The chief figures in the political upheaval in Europe were Adolph Hitler in Germany, Josef Stalin in the Soviet Union, and Benito Mussolini in Italy, all of whom held expansionist dreams of world conquest. But there were other players, too. It was in 1934 that Austrian chancellor Engelbert Dollfuss sought to stem political opposition on the left by suppressing all political parties except his Fatherland Front, while in Bulgaria, supported by the king, fascists staged a coup and grabbed political control. Even France, a staunch democratic republic, stood on the brink of civil war because of political corruption condemned by factions representing both the extreme left and right. In Germany, meanwhile, the National Socialist Party (Nazis) conducted a blood purge, destroying dozens of party members accused of plotting to kill Hitler and eliminating Ernst Rohm and Gregor Stresser and their more radical wing of the Nazi Party.

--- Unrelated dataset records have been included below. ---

<file path="config.mk">
export PLATFORM = sky130hd
export DESIGN_NAME = mcu_trace_top
export DESIGN_NICKNAME = d
export VERILOG_FILES = /design/src/hw/mcu_trace_pkg.sv /design/src/hw/mcu_trace_top.sv /design/src/hw/trace_axil_regs.sv /design/src/hw/trace_capture.sv /design/src/hw/trace_ring.sv
export SDC_FILE = /design/constraint.sdc
export NUM_CORES = 1
export LEC_CHECK = 0
export ABC_AREA = 1
export BUFFER_PORTS_ARGS = -buffer_cell sky130_fd_sc_hd__buf_2
export CORE_MARGIN = 4
export CORE_UTILIZATION = 31
export DETAILED_ROUTE_END_ITERATION = 10
export GPL_ROUTABILITY_DRIVEN = 0
export HOLD_SLACK_MARGIN = 0.1
export PLACE_DENSITY_LB_ADDON = 0.08
export SETUP_SLACK_MARGIN = 0.05
export SLEW_MARGIN = 20
export SYNTH_ARGS = -nofsm -noshare
export SYNTH_HDL_FRONTEND = slang
export SYNTH_SLANG_ARGS = --single-unit
</file>
<file path="constraint.sdc">
create_clock -name clk -period 8.05 [get_ports clk]
set_input_delay 2.415 -clock clk [delete_from_list [all_inputs] [get_ports clk]]
set_output_delay 2.415 -clock clk [all_outputs]
set_load 0.03 [all_outputs]
</file>
<file path="src/hw/mcu_trace_pkg.sv">
// Shared types, sizes and register map of the MCU trace block; import into each trace module
`default_nettype none

package mcu_trace_pkg;

    //////////////////////////////////////////////////////////////////////
    // Sizes
    //////////////////////////////////////////////////////////////////////

    // Ring entries, kept a power of two
    localparam int TRACE_DEPTH = 16;
    localparam int TRACE_PTR_W = $clog2(TRACE_DEPTH);

    // AXI4-Lite port widths
    localparam int AXIL_ADDR_W = 8;
    localparam int AXIL_DATA_W = 32;

    //////////////////////////////////////////////////////////////////////
    // Types
    //////////////////////////////////////////////////////////////////////

    // One retired instruction as reported by the core
    typedef struct packed {
        logic [31:0] insn;
        logic [31:0] address;
        logic        exception;
        logic [4:0]  ecause;
        logic        interrupt;
        logic [31:0] tval;
    } trace_entry_t;

    // Ring state seen by the register reader
    typedef struct packed {
        logic [TRACE_PTR_W-1:0] wr_ptr;
        logic                   wrapped;
    } ring_status_t;

    //////////////////////////////////////////////////////////////////////
    // Register map
    //////////////////////////////////////////////////////////////////////

    // Bit 0 wrapped, bit 1 data valid
    localparam logic [AXIL_ADDR_W-1:0] REG_STATUS = 8'h00;
    localparam logic [AXIL_ADDR_W-1:0] REG_DEPTH  = 8'h04;
    localparam logic [AXIL_ADDR_W-1:0] REG_WR_PTR = 8'h08;
    localparam logic [AXIL_ADDR_W-1:0] REG_RD_PTR = 8'h0C;

    // Entry at the read pointer, one word per register
    localparam logic [AXIL_ADDR_W-1:0] REG_DATA0  = 8'h10;
    localparam logic [AXIL_ADDR_W-1:0] REG_DATA1  = 8'h14;
    // Exception bit 0, interrupt bit 1, ecause bits 6:2
    localparam logic [AXIL_ADDR_W-1:0] REG_DATA2  = 8'h18;
    // Reading this one steps the read pointer
    localparam logic [AXIL_ADDR_W-1:0] REG_DATA3  = 8'h1C;

    // AXI response codes
    localparam logic [1:0] RESP_OKAY   = 2'b00;
    localparam logic [1:0] RESP_SLVERR = 2'b10;

endpackage

`default_nettype wire

</file>
<file path="src/hw/mcu_trace_top.sv">
// MCU trace block top; connects trace capture, the trace ring and the AXI4-Lite reader
`timescale 1ns/1ns
`default_nettype none

module mcu_trace_top (
    input  logic                                  clk,
    input  logic                                  rst_i,
    input  logic                                  debug_en_i,

    // Core trace port
    input  logic                                  trace_valid_i,
    input  logic [31:0]                           trace_insn_i,
    input  logic [31:0]                           trace_address_i,
    input  logic                                  trace_exception_i,
    input  logic [4:0]                            trace_ecause_i,
    input  logic                                  trace_interrupt_i,
    input  logic [31:0]                           trace_tval_i,

    // Host AXI4-Lite port
    input  logic [mcu_trace_pkg::AXIL_ADDR_W-1:0] s_axil_awaddr_i,
    input  logic                                  s_axil_awvalid_i,
    output logic                                  s_axil_awready_o,
    input  logic [mcu_trace_pkg::AXIL_DATA_W-1:0] s_axil_wdata_i,
    input  logic [3:0]                            s_axil_wstrb_i,
    input  logic                                  s_axil_wvalid_i,
    output logic                                  s_axil_wready_o,
    output logic [1:0]                            s_axil_bresp_o,
    output logic                                  s_axil_bvalid_o,
    input  logic                                  s_axil_bready_i,
    input  logic [mcu_trace_pkg::AXIL_ADDR_W-1:0] s_axil_araddr_i,
    input  logic                                  s_axil_arvalid_i,
    output logic                                  s_axil_arready_o,
    output logic [mcu_trace_pkg::AXIL_DATA_W-1:0] s_axil_rdata_o,
    output logic [1:0]                            s_axil_rresp_o,
    output logic                                  s_axil_rvalid_o,
    input  logic                                  s_axil_rready_i
);
    import mcu_trace_pkg::*;

    logic                   entry_valid;
    trace_entry_t           entry;
    ring_status_t           status;
    logic [TRACE_PTR_W-1:0] rd_ptr;
    trace_entry_t           rd_entry;

    // Producer
    trace_capture u_capture (
        .clk               (clk),
        .rst_i             (rst_i),
        .debug_en_i        (debug_en_i),
        .trace_valid_i     (trace_valid_i),
        .trace_insn_i      (trace_insn_i),
        .trace_address_i   (trace_address_i),
        .trace_exception_i (trace_exception_i),
        .trace_ecause_i    (trace_ecause_i),
        .trace_interrupt_i (trace_interrupt_i),
        .trace_tval_i      (trace_tval_i),
        .entry_valid_o     (entry_valid),
        .entry_o           (entry)
    );

    // Buffer
    trace_ring u_ring (
        .clk           (clk),
        .rst_i         (rst_i),
        .entry_valid_i (entry_valid),
        .entry_i       (entry),
        .rd_ptr_i      (rd_ptr),
        .rd_entry_o    (rd_entry),
        .status_o      (status)
    );

    // Consumer
    trace_axil_regs u_regs (
        .clk              (clk),
        .rst_i            (rst_i),
        .debug_en_i       (debug_en_i),
        .s_axil_awaddr_i  (s_axil_awaddr_i),
        .s_axil_awvalid_i (s_axil_awvalid_i),
        .s_axil_awready_o (s_axil_awready_o),
        .s_axil_wdata_i   (s_axil_wdata_i),
        .s_axil_wstrb_i   (s_axil_wstrb_i),
        .s_axil_wvalid_i  (s_axil_wvalid_i),
        .s_axil_wready_o  (s_axil_wready_o),
        .s_axil_bresp_o   (s_axil_bresp_o),
        .s_axil_bvalid_o  (s_axil_bvalid_o),
        .s_axil_bready_i  (s_axil_bready_i),
        .s_axil_araddr_i  (s_axil_araddr_i),
        .s_axil_arvalid_i (s_axil_arvalid_i),
        .s_axil_arready_o (s_axil_arready_o),
        .s_axil_rdata_o   (s_axil_rdata_o),
        .s_axil_rresp_o   (s_axil_rresp_o),
        .s_axil_rvalid_o  (s_axil_rvalid_o),
        .s_axil_rready_i  (s_axil_rready_i),
        .status_i         (status),
        .rd_entry_i       (rd_entry),
        .rd_ptr_o         (rd_ptr)
    );

endmodule

`default_nettype wire

</file>
<file path="src/hw/trace_axil_regs.sv">
// AXI4-Lite register reader for the trace ring; owns the read pointer and applies the debug lock
`timescale 1ns/1ns
`default_nettype none

module trace_axil_regs (
    input  logic                                  clk,
    input  logic                                  rst_i,
    input  logic                                  debug_en_i,

    // Write address and data
    input  logic [mcu_trace_pkg::AXIL_ADDR_W-1:0] s_axil_awaddr_i,
    input  logic                                  s_axil_awvalid_i,
    output logic                                  s_axil_awready_o,
    input  logic [mcu_trace_pkg::AXIL_DATA_W-1:0] s_axil_wdata_i,
    input  logic [3:0]                            s_axil_wstrb_i,
    input  logic                                  s_axil_wvalid_i,
    output logic                                  s_axil_wready_o,

    // Write response
    output logic [1:0]                            s_axil_bresp_o,
    output logic                                  s_axil_bvalid_o,
    input  logic                                  s_axil_bready_i,

    // Read address
    input  logic [mcu_trace_pkg::AXIL_ADDR_W-1:0] s_axil_araddr_i,
    input  logic                                  s_axil_arvalid_i,
    output logic                                  s_axil_arready_o,

    // Read data
    output logic [mcu_trace_pkg::AXIL_DATA_W-1:0] s_axil_rdata_o,
    output logic [1:0]                            s_axil_rresp_o,
    output logic                                  s_axil_rvalid_o,
    input  logic                                  s_axil_rready_i,

    // Ring side
    input  mcu_trace_pkg::ring_status_t           status_i,
    input  mcu_trace_pkg::trace_entry_t           rd_entry_i,
    output logic [mcu_trace_pkg::TRACE_PTR_W-1:0] rd_ptr_o
);
    import mcu_trace_pkg::*;

    logic                   wr_hs;
    logic                   rd_hs;
    logic                   wr_rd_ptr;
    logic                   step_rd_ptr;
    logic                   data_valid;
    logic                   data_reg;
    logic [AXIL_DATA_W-1:0] rd_word;
    logic [1:0]             rd_resp;

    //////////////////////////////////////////////////////////////////////
    // Write channel
    //////////////////////////////////////////////////////////////////////

    // Address and data taken together, one response outstanding
    assign s_axil_awready_o = s_axil_awvalid_i && s_axil_wvalid_i && !s_axil_bvalid_o;
    assign s_axil_wready_o  = s_axil_awready_o;
    assign wr_hs            = s_axil_awready_o;

    // Only the read pointer is writable
    assign wr_rd_ptr = wr_hs && (s_axil_awaddr_i == REG_RD_PTR);

    always_ff @(posedge clk) begin
        if (rst_i) begin
            s_axil_bvalid_o <= 1'b0;
        end else if (wr_hs) begin
            s_axil_bvalid_o <= 1'b1;
        end else if (s_axil_bready_i) begin
            s_axil_bvalid_o <= 1'b0;
        end
    end

    always_ff @(posedge clk) begin
        if (wr_hs) begin
            s_axil_bresp_o <= (s_axil_awaddr_i == REG_RD_PTR) ? RESP_OKAY : RESP_SLVERR;
        end
    end

    //////////////////////////////////////////////////////////////////////
    // Read word select
    //////////////////////////////////////////////////////////////////////

    assign data_valid = status_i.wrapped || (status_i.wr_ptr != '0);
    assign data_reg   = (s_axil_araddr_i[AXIL_ADDR_W-1:4] == REG_DATA0[AXIL_ADDR_W-1:4]) &&
                        (s_axil_araddr_i[1:0] == 2'b00);

    always_comb begin
        rd_word = '0;
        rd_resp = RESP_OKAY;
        case (s_axil_araddr_i)
            REG_STATUS: rd_word = AXIL_DATA_W'({data_valid, status_i.wrapped});
            REG_DEPTH:  rd_word = AXIL_DATA_W'(TRACE_DEPTH);
            REG_WR_PTR: rd_word = AXIL_DATA_W'(status_i.wr_ptr);
            REG_RD_PTR: rd_word = AXIL_DATA_W'(rd_ptr_o);
            REG_DATA0:  rd_word = rd_entry_i.insn;
            REG_DATA1:  rd_word = rd_entry_i.address;
            REG_DATA2:  rd_word = AXIL_DATA_W'({rd_entry_i.ecause, rd_entry_i.interrupt,
                                                rd_entry_i.exception});
            REG_DATA3:  rd_word = rd_entry_i.tval;
            default:    rd_resp = RESP_SLVERR;
        endcase
        // Entry contents stay hidden while debug is locked
        if (data_reg && !debug_en_i) begin
            rd_word = '0;
            rd_resp = RESP_SLVERR;
        end
    end

    //////////////////////////////////////////////////////////////////////
    // Read channel
    //////////////////////////////////////////////////////////////////////

    assign s_axil_arready_o = !s_axil_rvalid_o;
    assign rd_hs            = s_axil_arvalid_i && s_axil_arready_o;

    always_ff @(posedge clk) begin
        if (rst_i) begin
            s_axil_rvalid_o <= 1'b0;
        end else if (rd_hs) begin
            s_axil_rvalid_o <= 1'b1;
        end else if (s_axil_rready_i) begin
            s_axil_rvalid_o <= 1'b0;
        end
    end

    always_ff @(posedge clk) begin
        if (rd_hs) begin
            s_axil_rdata_o <= rd_word;
            s_axil_rresp_o <= rd_resp;
        end
    end

    //////////////////////////////////////////////////////////////////////
    // Read pointer
    //////////////////////////////////////////////////////////////////////

    // Last data word read moves on to the next entry
    assign step_rd_ptr = rd_hs && (s_axil_araddr_i == REG_DATA3) && debug_en_i;

    always_ff @(posedge clk) begin
        if (rst_i) begin
            rd_ptr_o <= '0;
        end else if (wr_rd_ptr) begin
            // Host write wins over an auto step in the same cycle
            if (s_axil_wstrb_i[0]) begin
                rd_ptr_o <= s_axil_wdata_i[TRACE_PTR_W-1:0];
            end
        end else if (step_rd_ptr) begin
            if (rd_ptr_o == TRACE_PTR_W'(TRACE_DEPTH - 1)) begin
                rd_ptr_o <= '0;
            end else begin
                rd_ptr_o <= rd_ptr_o + 1'b1;
            end
        end
    end

endmodule

`default_nettype wire

</file>
<file path="src/hw/trace_capture.sv">
// Trace capture stage; registers valid core trace packets into ring entries while debug is open
`timescale 1ns/1ns
`default_nettype none

module trace_capture (
    input  logic                        clk,
    input  logic                        rst_i,
    input  logic                        debug_en_i,

    // Core trace port, no back-pressure
    input  logic                        trace_valid_i,
    input  logic [31:0]                 trace_insn_i,
    input  logic [31:0]                 trace_address_i,
    input  logic                        trace_exception_i,
    input  logic [4:0]                  trace_ecause_i,
    input  logic                        trace_interrupt_i,
    input  logic [31:0]                 trace_tval_i,

    // To the ring
    output logic                        entry_valid_o,
    output mcu_trace_pkg::trace_entry_t entry_o
);
    import mcu_trace_pkg::*;

    trace_entry_t pkt;
    logic         take;

    // Packets offered while debug is locked are dropped
    assign take = trace_valid_i && debug_en_i;

    always_comb begin
        pkt.insn      = trace_insn_i;
        pkt.address   = trace_address_i;
        pkt.exception = trace_exception_i;
        pkt.ecause    = trace_ecause_i;
        pkt.interrupt = trace_interrupt_i;
        pkt.tval      = trace_tval_i;
    end

    always_ff @(posedge clk) begin
        if (rst_i) begin
            entry_valid_o <= 1'b0;
        end else begin
            entry_valid_o <= take;
        end
    end

    // Payload only loads on a taken packet
    always_ff @(posedge clk) begin
        if (take) begin
            entry_o <= pkt;
        end
    end

endmodule

`default_nettype wire

</file>
<file path="src/hw/trace_ring.sv">
// Circular trace store; writes captured entries in order and serves a combinational read port
`timescale 1ns/1ns
`default_nettype none

module trace_ring (
    input  logic                                      clk,
    input  logic                                      rst_i,

    // Write side from capture
    input  logic                                      entry_valid_i,
    input  mcu_trace_pkg::trace_entry_t               entry_i,

    // Read side for the register reader
    input  logic [mcu_trace_pkg::TRACE_PTR_W-1:0]     rd_ptr_i,
    output mcu_trace_pkg::trace_entry_t               rd_entry_o,
    output mcu_trace_pkg::ring_status_t               status_o
);
    import mcu_trace_pkg::*;

    //////////////////////////////////////////////////////////////////////
    // Storage
    //////////////////////////////////////////////////////////////////////

    trace_entry_t           mem [TRACE_DEPTH];
    logic [TRACE_PTR_W-1:0] wr_ptr;
    logic                   wrapped;
    logic                   last_slot;

    assign last_slot = (wr_ptr == TRACE_PTR_W'(TRACE_DEPTH - 1));

    // Oldest entry is overwritten once the ring has wrapped
    always_ff @(posedge clk) begin
        if (entry_valid_i) begin
            mem[wr_ptr] <= entry_i;
        end
    end

    //////////////////////////////////////////////////////////////////////
    // Write pointer and wrap flag
    //////////////////////////////////////////////////////////////////////

    always_ff @(posedge clk) begin
        if (rst_i) begin
            wr_ptr  <= '0;
            wrapped <= 1'b0;
        end else if (entry_valid_i) begin
            if (last_slot) begin
                wr_ptr  <= '0;
                // Sticky until reset
                wrapped <= 1'b1;
            end else begin
                wr_ptr <= wr_ptr + 1'b1;
            end
        end
    end

    //////////////////////////////////////////////////////////////////////
    // Read port
    //////////////////////////////////////////////////////////////////////

    assign rd_entry_o = mem[rd_ptr_i];

    always_comb begin
        status_o.wr_ptr  = wr_ptr;
        status_o.wrapped = wrapped;
    end

endmodule

`default_nettype wire

</file>
# Word level (Yosys, flattened, before mapping)
# Memories as Yosys holds them, arrays and structs flattened. A register that Yosys moved wholly into a read port is not among the register bits.
# Cells that the tools add are included.
# totals
ff_bits	151
mem_bits_rw	1648
inputBits	164
out_inout_bits	41
elab_cells	68
n_memories	1
# classes
add_sub_neg	2
n_eq_ne	12
muxes	16
n_reduce_logical	22
# mem_list
memory	words	word_bits	rd	rd_clocked_by_memory_dff	write_ports	line_no	text
u_ring.mem	16	103	1	1	1	trace_ring.sv:24	trace_entry_t mem [TRACE_DEPTH];
# ops
operator	n
$pmux W32 S8	1
$eq A8 B5 Y1 const B	4
$mux W4	7
$eq A8 B4 Y1 const B	3
$logic_and A1 B1 Y1	9
$add A4 B1 Y4 const B	2
$eq A4 B4 Y1 const B	2
$eq A8 B3 Y1 const B	1
$logic_not A8 Y1	1
$reduce_or A8 Y1	1
$mux W1	6
$reduce_bool A2 Y1	3
$eq A4 B1 Y1 const B	1
$mux W2	2
$reduce_and A2 Y1	2
$reduce_bool A4 Y1	1
$logic_not A1 Y1	3
$logic_not A2 Y1	1
$ne A2 B2 Y1 const B	1
$logic_or A1 B1 Y1	1

# Logic depth before layout (Yosys ltp)
# logic_depth
ltp_word	8
depth_mapped	15
ltp_nobuf	11

# Cells and area by module
# From an unflattened synthesis, not the netlist that was laid out.
# hier_totals
cells_unflattened	7197
area_unflattened_um2	76484.6
# modules_own_cells
module	n_inst	cells_per_inst	area_each_um2
trace_ring	1	6686	70543.9
trace_capture	1	107	3126.7
trace_axil_regs	1	404	2813.9

# Least setup slack after synthesis
# Ideal clock, no wire load.
# synth_timing
path_kind	input to output
startpoint	input port s_axil_awvalid_i
endpoint	output port s_axil_wready_o
arrival_ns	3.399
t_required_ns	5.635
path_slack_ns	2.236
cell_stages	3
n_path_buf	1
path_cell_list	nand2_1 -> nor2_1 -> buf_4
# synth_via
elab_chain_len	2
# synth_lines
element	line_no	text
start: declaration	mcu_trace_top.sv:21	input logic s_axil_awvalid_i,
$logic_and A1 B1 Y1 (2 in series)	trace_axil_regs.sv:56	assign s_axil_awready_o = s_axil_awvalid_i && s_axil_wvalid_i && !s_axil_bvalid_o;
end: declaration	mcu_trace_top.sv:26	output logic s_axil_wready_o,
# No other way between the ends.

# Worst setup path in the final report
# layout_timing
startpoint	input port s_axil_awvalid_i
endpoint	output port s_axil_awready_o
# layout_via
elab_chain_len	2
# layout_lines
element	line_no	text
$logic_and A1 B1 Y1 (2 in series)	trace_axil_regs.sv:56	
end: declaration	mcu_trace_top.sv:22	output logic s_axil_awready_o,
# No other way between the ends.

Hellman, a cosmopolitan writer who had spent some time in Paris in the 1920s, was very concerned with what was happening in Europe in the 1930s. Her German-Jewish heritage and liberalism made her a dedicated anti-fascist, and she would, in succeeding years, give time, money, and artistic dedication to that cause, returning to Europe in 1937 to witness the loyalist struggle against Franco and the royalists in the Spanish Civil War. However, most of bread-line America was basically disinterested in the increasingly unstable political situation in Europe. Many still adhered to the isolationist policy that gained favor in the aftermath of World War I, believing that America should concern itself with solving its own problems before worrying about what was happening abroad. There was a strong "America First" movement determined to keep the United States free of new foreign entanglements.
The nation was also too busy trying to cope with poverty and unemployment. In order to solve the Depression's negative impact on writers, in 1934, as part of the Works Project Administration (WPA), the federal government, under the leadership of President Franklin D. Roosevelt, established the Federal Writers' Project, run by Henry G. Alsberg. It provided work for hundreds of writers, many of whom, from a conservative perspective, were much too radical. By that date, too, the Group Theatre had been in operation for three years, producing plays of "social significance," some of which, like Clifford Odets's Waiting for Lefty (1935) and Awake and Sing (1935), advanced socialistic views. The new thirst for social consciousness in serious art helped diminish the reputation of playwrights like Eugene O'Neill, whose works largely ignored political issues while probing the human psyche and becoming increasingly autobiographical in content
Although The Children's Hour lacks a political theme, it does indicate that Karen Wright and Martha Dobie have had to struggle to make a go of their school, hinting that the economic situation in America would put such a venture at grave risk. They have in fact had to depend on the support and good will of Mrs. Tilford, a very influential dowager. In general, however, the moral focus of the play transcends specific economic and political concerns. In some of her later works, notably Watch on the Rhine (1941) and Another Part of the Forest (1946), Hellman would evidence her political views.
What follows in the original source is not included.